**What the task requires**
Which lines of the entries below hold the word "flags"? Report each of them.
*** Data to process Section Begins ***
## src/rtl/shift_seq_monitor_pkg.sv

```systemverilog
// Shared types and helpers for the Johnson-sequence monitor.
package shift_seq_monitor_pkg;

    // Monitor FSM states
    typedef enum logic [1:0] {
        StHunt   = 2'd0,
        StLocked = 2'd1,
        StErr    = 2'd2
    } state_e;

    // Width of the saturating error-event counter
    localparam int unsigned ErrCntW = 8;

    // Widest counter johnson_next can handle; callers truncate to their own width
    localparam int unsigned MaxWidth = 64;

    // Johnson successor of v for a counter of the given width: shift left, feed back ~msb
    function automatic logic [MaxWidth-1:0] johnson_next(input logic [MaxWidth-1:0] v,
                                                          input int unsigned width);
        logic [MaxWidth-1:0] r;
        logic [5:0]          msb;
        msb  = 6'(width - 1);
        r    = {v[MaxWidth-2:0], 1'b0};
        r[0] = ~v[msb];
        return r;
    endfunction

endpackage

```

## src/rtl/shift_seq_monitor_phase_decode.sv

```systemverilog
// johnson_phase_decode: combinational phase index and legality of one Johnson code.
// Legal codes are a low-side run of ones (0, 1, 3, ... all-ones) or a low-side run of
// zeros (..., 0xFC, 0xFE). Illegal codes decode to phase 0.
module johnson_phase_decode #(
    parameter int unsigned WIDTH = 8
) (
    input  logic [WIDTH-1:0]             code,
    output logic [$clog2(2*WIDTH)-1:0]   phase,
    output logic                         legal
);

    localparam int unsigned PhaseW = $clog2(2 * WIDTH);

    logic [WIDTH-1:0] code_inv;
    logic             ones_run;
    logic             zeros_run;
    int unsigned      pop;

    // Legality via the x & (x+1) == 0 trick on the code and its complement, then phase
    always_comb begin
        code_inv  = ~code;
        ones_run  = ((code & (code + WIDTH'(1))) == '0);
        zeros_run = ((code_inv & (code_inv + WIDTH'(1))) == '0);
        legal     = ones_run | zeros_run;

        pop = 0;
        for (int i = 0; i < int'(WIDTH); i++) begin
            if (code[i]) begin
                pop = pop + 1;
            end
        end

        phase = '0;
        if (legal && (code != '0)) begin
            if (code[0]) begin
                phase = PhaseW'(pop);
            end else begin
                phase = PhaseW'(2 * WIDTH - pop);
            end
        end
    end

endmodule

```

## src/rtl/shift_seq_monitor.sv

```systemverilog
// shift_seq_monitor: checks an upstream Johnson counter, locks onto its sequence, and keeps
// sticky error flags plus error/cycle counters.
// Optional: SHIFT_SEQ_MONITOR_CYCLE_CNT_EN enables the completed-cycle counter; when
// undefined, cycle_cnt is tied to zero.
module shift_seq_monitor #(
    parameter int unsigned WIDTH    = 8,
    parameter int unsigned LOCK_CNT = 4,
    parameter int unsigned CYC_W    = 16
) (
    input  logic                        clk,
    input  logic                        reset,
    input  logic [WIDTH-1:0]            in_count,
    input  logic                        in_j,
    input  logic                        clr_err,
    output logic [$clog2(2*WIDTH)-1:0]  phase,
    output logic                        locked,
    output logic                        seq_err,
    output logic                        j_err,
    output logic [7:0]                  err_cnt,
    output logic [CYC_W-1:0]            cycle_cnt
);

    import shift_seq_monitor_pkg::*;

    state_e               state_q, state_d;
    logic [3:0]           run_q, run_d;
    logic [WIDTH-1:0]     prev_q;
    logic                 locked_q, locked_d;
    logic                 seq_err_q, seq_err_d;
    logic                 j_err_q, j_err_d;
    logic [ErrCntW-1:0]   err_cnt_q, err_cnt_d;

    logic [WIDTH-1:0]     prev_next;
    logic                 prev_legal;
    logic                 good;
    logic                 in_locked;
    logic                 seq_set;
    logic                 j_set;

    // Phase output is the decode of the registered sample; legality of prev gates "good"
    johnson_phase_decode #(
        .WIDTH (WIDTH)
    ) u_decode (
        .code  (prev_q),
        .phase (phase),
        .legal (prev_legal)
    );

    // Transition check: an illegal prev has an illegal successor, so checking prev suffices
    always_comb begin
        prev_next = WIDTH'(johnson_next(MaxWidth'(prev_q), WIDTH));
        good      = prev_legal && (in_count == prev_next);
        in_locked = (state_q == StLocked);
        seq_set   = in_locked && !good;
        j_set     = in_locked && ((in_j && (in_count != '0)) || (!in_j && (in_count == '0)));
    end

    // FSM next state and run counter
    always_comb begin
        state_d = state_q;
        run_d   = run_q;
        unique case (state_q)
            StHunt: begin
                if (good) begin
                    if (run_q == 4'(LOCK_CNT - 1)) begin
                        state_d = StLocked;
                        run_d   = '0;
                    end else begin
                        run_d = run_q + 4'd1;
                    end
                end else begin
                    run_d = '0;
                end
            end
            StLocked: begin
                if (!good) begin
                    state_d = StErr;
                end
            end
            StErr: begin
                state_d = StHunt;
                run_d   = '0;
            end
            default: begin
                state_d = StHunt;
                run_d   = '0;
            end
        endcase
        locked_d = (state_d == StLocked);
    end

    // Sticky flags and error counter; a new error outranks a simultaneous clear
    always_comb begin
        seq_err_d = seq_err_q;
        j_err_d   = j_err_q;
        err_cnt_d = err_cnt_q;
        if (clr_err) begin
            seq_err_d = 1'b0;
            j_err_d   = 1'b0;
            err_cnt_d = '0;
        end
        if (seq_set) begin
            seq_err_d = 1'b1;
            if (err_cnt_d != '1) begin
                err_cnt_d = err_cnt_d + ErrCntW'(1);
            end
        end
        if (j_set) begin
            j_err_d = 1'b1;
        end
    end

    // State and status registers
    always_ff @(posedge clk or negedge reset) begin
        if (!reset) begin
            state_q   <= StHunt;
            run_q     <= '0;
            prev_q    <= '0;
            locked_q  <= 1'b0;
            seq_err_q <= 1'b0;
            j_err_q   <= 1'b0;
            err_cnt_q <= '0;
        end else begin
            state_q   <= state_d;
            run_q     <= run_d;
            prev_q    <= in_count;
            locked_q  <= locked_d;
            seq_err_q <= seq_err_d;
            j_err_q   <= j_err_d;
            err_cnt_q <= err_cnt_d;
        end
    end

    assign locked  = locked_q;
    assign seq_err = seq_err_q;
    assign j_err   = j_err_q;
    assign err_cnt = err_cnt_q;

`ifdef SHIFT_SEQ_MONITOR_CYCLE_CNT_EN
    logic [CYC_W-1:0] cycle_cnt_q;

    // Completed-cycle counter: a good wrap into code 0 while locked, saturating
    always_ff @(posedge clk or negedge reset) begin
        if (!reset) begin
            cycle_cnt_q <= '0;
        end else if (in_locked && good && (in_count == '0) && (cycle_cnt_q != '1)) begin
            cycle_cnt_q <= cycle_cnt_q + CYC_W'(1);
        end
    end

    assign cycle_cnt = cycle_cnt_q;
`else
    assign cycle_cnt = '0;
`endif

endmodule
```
*** Data to process Section Ends ***
**Output of the exercise**
// sticky error flags plus error/cycle counters.
    // Sticky flags and error counter; a new error outranks a simultaneous clear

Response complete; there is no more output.